Надеюсь на чудо - найти буддистов Кагью в маленьком немецком городке Везеле!

Ау!!!  :EEK!:   :Smilie:

----------


## Dondhup

> Надеюсь на чудо - найти буддистов Кагью в маленьком немецком городке Везеле!
> 
> Ау!!!


Там же все близко, Европа. Наверняка до ближайшего центра ехать недалеко.

----------


## Вова Л.

> Надеюсь на чудо - найти буддистов Кагью в маленьком немецком городке Везеле!

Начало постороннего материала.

**config.mk**
```make
export PLATFORM = sky130hd
export DESIGN_NAME = humidity_sensor_frame_decoder
export DESIGN_NICKNAME = d
export VERILOG_FILES = /design/src/hsfd_pkg.sv /design/src/hsfd_frame.sv /design/src/hsfd_scale.sv /design/src/humidity_sensor_frame_decoder.sv
export SDC_FILE = /design/constraint.sdc
export NUM_CORES = 1
export LEC_CHECK = 0
export BUFFER_PORTS_ARGS = -buffer_cell sky130_fd_sc_hd__buf_2
export CORE_UTILIZATION = 60
export CTS_CLUSTER_SIZE = 8
export DETAILED_ROUTE_END_ITERATION = 10
export PLACE_DENSITY_LB_ADDON = 0.15
export SYNTH_ARGS = -nofsm -noshare
export SYNTH_HDL_FRONTEND = slang
export SYNTH_SLANG_ARGS = --single-unit
```
**constraint.sdc**
```tcl
create_clock -name i_clk -period 15.1 [get_ports i_clk]
set_clock_uncertainty 0.15 [all_clocks]
set_input_delay 1.51 -clock i_clk [delete_from_list [all_inputs] [get_ports i_clk]]
set_output_delay 1.51 -clock i_clk [all_outputs]
set_load 0.02 [all_outputs]
```
**src/hsfd_pkg.sv**
```systemverilog
// Package for the humidity sensor frame decoder: byte position codes, the
// frame record passed to the scaler, CRC-8 and divide-by-65535 helpers.
// No dependencies.
package hsfd_pkg;

    localparam int unsigned BYTE_W   = 8;
    localparam int unsigned WORD_W   = 16;
    localparam int unsigned TCENTI_W = 15;
    localparam int unsigned HCENTI_W = 14;
    localparam int unsigned OUT_W    = 64;

    localparam logic [BYTE_W-1:0] CRC_POLY = 8'h31;  // x^8+x^5+x^4+1, top bit implied
    localparam logic [BYTE_W-1:0] CRC_INIT = 8'hFF;

    localparam logic [14:0] T_SCALE  = 15'd17500;
    localparam logic [13:0] H_SCALE  = 14'd10000;
    localparam logic [15:0] T_OFFSET = 16'd4500;

    // index of the next frame byte
    typedef enum logic [2:0] {
        POS_T_HI  = 3'd0,
        POS_T_LO  = 3'd1,
        POS_T_CRC = 3'd2,
        POS_H_HI  = 3'd3,
        POS_H_LO  = 3'd4,
        POS_H_CRC = 3'd5
    } t_pos;

    typedef struct packed {
        logic [WORD_W-1:0] raw_temperature;
        logic [WORD_W-1:0] raw_humidity;
        logic              temperature_crc_ok;
        logic              humidity_crc_ok;
    } t_frame;

    typedef struct packed {
        logic [TCENTI_W-1:0] temperature_centi;
        logic [HCENTI_W-1:0] humidity_centi;
    } t_scaled;

    // one byte through CRC-8, MSB first
    function automatic logic [BYTE_W-1:0] crc_feed(input logic [BYTE_W-1:0] crc,
                                                    input logic [BYTE_W-1:0] b);
        logic [BYTE_W-1:0] c;
        c = crc ^ b;
        for (int i = 0; i < 8; i++) begin
            if (c[BYTE_W-1]) begin
                c = {c[BYTE_W-2:0], 1'b0} ^ CRC_POLY;
            end else begin
                c = {c[BYTE_W-2:0], 1'b0};
            end
        end
        return c;
    endfunction

    // floor(x / 65535) for x < 2^31: q0 = x >> 16, remainder x[15:0] + q0,
    // one correction when that remainder reaches 65535
    function automatic logic [WORD_W-1:0] div_65535(input logic [30:0] x);
        logic [14:0] q0;
        logic [16:0] rem;
        q0  = x[30:16];
        rem = {1'b0, x[15:0]} + {2'b00, q0};
        if (rem >= 17'd65535) begin
            return {1'b0, q0} + 16'd1;
        end else begin
            return {1'b0, q0};
        end
    endfunction

endpackage

```
**src/hsfd_frame.sv**
```systemverilog
// Frame assembler: byte position, running CRC-8 and the held words.
// Flags the sixth byte and presents the complete frame. Uses hsfd_pkg.
module hsfd_frame (
    input  logic                  i_clk,
    input  logic                  i_rst_n,
    input  logic                  i_accept,
    input  logic [7:0]            i_byte,
    input  logic                  i_start,
    output logic                  o_done,
    output hsfd_pkg::t_frame      o_frame
);

    hsfd_pkg::t_pos  r_pos, n_pos, w_pos;
    logic [7:0]      r_crc, n_crc;
    logic [7:0]      r_high, n_high;
    logic [15:0]     r_temp_word, n_temp_word;
    logic            r_temp_ok, n_temp_ok;
    logic [15:0]     r_hum_word, n_hum_word;

    // start flag overrides the stored position
    assign w_pos = i_start ? hsfd_pkg::POS_T_HI : r_pos;

    // next position
    always_comb begin
        case (w_pos)
            hsfd_pkg::POS_T_HI:  n_pos = hsfd_pkg::POS_T_LO;
            hsfd_pkg::POS_T_LO:  n_pos = hsfd_pkg::POS_T_CRC;
            hsfd_pkg::POS_T_CRC: n_pos = hsfd_pkg::POS_H_HI;
            hsfd_pkg::POS_H_HI:  n_pos = hsfd_pkg::POS_H_LO;
            hsfd_pkg::POS_H_LO:  n_pos = hsfd_pkg::POS_H_CRC;
            hsfd_pkg::POS_H_CRC: n_pos = hsfd_pkg::POS_T_HI;
            default:             n_pos = hsfd_pkg::POS_T_LO;  // treated as first byte
        endcase
    end

    // datapath and outputs
    always_comb begin
        n_crc       = r_crc;
        n_high      = r_high;
        n_temp_word = r_temp_word;
        n_temp_ok   = r_temp_ok;
        n_hum_word  = r_hum_word;
        o_done      = 1'b0;
        case (w_pos)
            hsfd_pkg::POS_T_LO: begin
                n_crc       = hsfd_pkg::crc_feed(r_crc, i_byte);
                n_temp_word = {r_high, i_byte};
            end
            hsfd_pkg::POS_T_CRC: begin
                n_temp_ok = (r_crc == i_byte);
                n_crc     = hsfd_pkg::CRC_INIT;
            end
            hsfd_pkg::POS_H_LO: begin
                n_crc      = hsfd_pkg::crc_feed(r_crc, i_byte);
                n_hum_word = {r_high, i_byte};
            end
            hsfd_pkg::POS_H_CRC: begin
                n_crc  = hsfd_pkg::CRC_INIT;
                o_done = i_accept;
            end
            default: begin  // high byte of either word
                n_crc  = hsfd_pkg::crc_feed(hsfd_pkg::CRC_INIT, i_byte);
                n_high = i_byte;
            end
        endcase
        o_frame.raw_temperature    = r_temp_word;
        o_frame.raw_humidity       = r_hum_word;
        o_frame.temperature_crc_ok = r_temp_ok;
        o_frame.humidity_crc_ok    = (r_crc == i_byte);
    end

    always_ff @(posedge i_clk) begin
        if (!i_rst_n) begin
            r_pos <= hsfd_pkg::POS_T_HI;
            r_crc <= hsfd_pkg::CRC_INIT;
        end else if (i_accept) begin
            r_pos <= n_pos;
            r_crc <= n_crc;
        end
    end

    always_ff @(posedge i_clk) begin
        if (i_accept) begin
            r_high      <= n_high;
            r_temp_word <= n_temp_word;
            r_temp_ok   <= n_temp_ok;
            r_hum_word  <= n_hum_word;
        end
    end

endmodule

```
**src/hsfd_scale.sv**
```systemverilog
// Scaler: raw words to hundredths of a degree C and of a percent,
// one constant multiply and a divide-by-65535 correction each. Uses hsfd_pkg.
module hsfd_scale (
    input  hsfd_pkg::t_frame   i_frame,
    output hsfd_pkg::t_scaled  o_scaled
);

    logic [30:0] w_t_prod;
    logic [29:0] w_h_prod;
    logic [15:0] w_t_q;
    logic [15:0] w_h_q;
    logic [15:0] w_t_diff;

    assign w_t_prod = 31'(i_frame.raw_temperature) * 31'(hsfd_pkg::T_SCALE);
    assign w_h_prod = 30'(i_frame.raw_humidity) * 30'(hsfd_pkg::H_SCALE);

    assign w_t_q = hsfd_pkg::div_65535(w_t_prod);
    assign w_h_q = hsfd_pkg::div_65535({1'b0, w_h_prod});

    // two's complement result, -4500..13000
    assign w_t_diff = w_t_q - hsfd_pkg::T_OFFSET;

    assign o_scaled.temperature_centi = w_t_diff[14:0];
    assign o_scaled.humidity_centi    = w_h_q[13:0];

endmodule

```
**src/humidity_sensor_frame_decoder.sv**
```systemverilog
// Top level of the humidity sensor frame decoder: frame assembler, scaler
// and the output register. Uses hsfd_pkg, hsfd_frame and hsfd_scale.
//
//  channel | dir | tdata                     | tuser           | notes
//  s_axis  | in  | [7:0] data_byte           | [0] frame_start | one frame byte
//  m_axis  | out | see m_axis_tdata below    | -               | one per six bytes
//
// One byte is taken per cycle, back to back. CRC and scaling are combinational
// between the frame registers and the output register, so the result is
// registered at the edge that takes the sixth byte and offered the next cycle.
// Reset sets the byte position to the first byte and the CRC to 0xFF.
// A held result stalls the input only while the output is not taken.
module humidity_sensor_frame_decoder (
    input  logic                       i_clk,
    input  logic                       i_rst_n,
    input  logic                       s_axis_tvalid,
    output logic                       s_axis_tready,
    input  logic [7:0]                 s_axis_tdata,   // [7:0] data_byte
    input  logic                       s_axis_tuser,   // [0] frame_start
    output logic                       m_axis_tvalid,
    input  logic                       m_axis_tready,
    output logic [hsfd_pkg::OUT_W-1:0] m_axis_tdata    // [15:0] raw_temperature,
                                                       // [31:16] raw_humidity,
                                                       // [46:32] temperature_centi,
                                                       // [60:47] humidity_centi,
                                                       // [61] temperature_crc_ok,
                                                       // [62] humidity_crc_ok,
                                                       // [63] zero
);

    logic                       w_accept;
    logic                       w_done;
    hsfd_pkg::t_frame           w_frame;
    hsfd_pkg::t_scaled          w_scaled;
    logic                       r_out_valid;
    logic [hsfd_pkg::OUT_W-1:0] r_out_data;

    assign s_axis_tready = !r_out_valid || m_axis_tready;
    assign w_accept      = s_axis_tvalid && s_axis_tready;

    hsfd_frame u_frame (
        .i_clk    (i_clk),
        .i_rst_n  (i_rst_n),
        .i_accept (w_accept),
        .i_byte   (s_axis_tdata),
        .i_start  (s_axis_tuser),
        .o_done   (w_done),
        .o_frame  (w_frame)
    );

    hsfd_scale u_scale (
        .i_frame  (w_frame),
        .o_scaled (w_scaled)
    );

    always_ff @(posedge i_clk) begin
        if (!i_rst_n) begin
            r_out_valid <= 1'b0;
        end else if (w_done) begin
            r_out_valid <= 1'b1;
        end else if (m_axis_tready) begin
            r_out_valid <= 1'b0;
        end
    end

    always_ff @(posedge i_clk) begin
        if (w_done) begin
            r_out_data <= {1'b0,
                           w_frame.humidity_crc_ok,
                           w_frame.temperature_crc_ok,
                           w_scaled.humidity_centi,
                           w_scaled.temperature_centi,
                           w_frame.raw_humidity,
                           w_frame.raw_temperature};
        end
    end

    assign m_axis_tvalid = r_out_valid;
    assign m_axis_tdata  = r_out_data;

endmodule
```
==> results of run 1 <==
## state kept, by name, indices dropped and copies added (netlist names)
signal	flops
m_axis_tdata	63
m_axis_tvalid	1
u_frame.r_crc	8
u_frame.r_high	8
u_frame.r_hum_word	16
u_frame.r_pos	3
u_frame.r_temp_ok	1
u_frame.r_temp_word	16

Вот ссылка на центры под "руководством" 17-го Кармапы Тхайе Дордже (не только от Оле). Везеля нету, но можно сориентироваться, что по-близости http://www.kagyu.net/.

----------


## Ges

> Надеюсь на чудо - найти буддистов Кагью в маленьком немецком городке Везеле!
> 
> Ау!!!


это где там? земли баварии  :Smilie:   ?

см. так же тут: http://www.kagyu.org/ 
и тут...

----------


## TAndra

www.tibet-kailash-haus.de

Наш центр готовится к встрече Далай Ламы в июле. Постройка ступы идет полным ходом. Вся пыль направляется в особняк. Частично из-за этого, а главное, что люблю садом-огородом заниматься, вызвалась привести в порядом большой кусок земли, поэтому работаю в саду на солнышке.
Хотя вся информация на немецком, можно посмотреть фотографии.

----------


## Melnik

Всем спасибо.
Центров действительно много вокруг, но до них надо минимум 30-40 минут ехать.
А бензин полторы евро за литр  :EEK!:  :-) да и на мотивацию влияет отрицательно.
Эх, карма такая значит, буду в Крефельд-таки ездить.

Либо соберу группу тут :-))

----------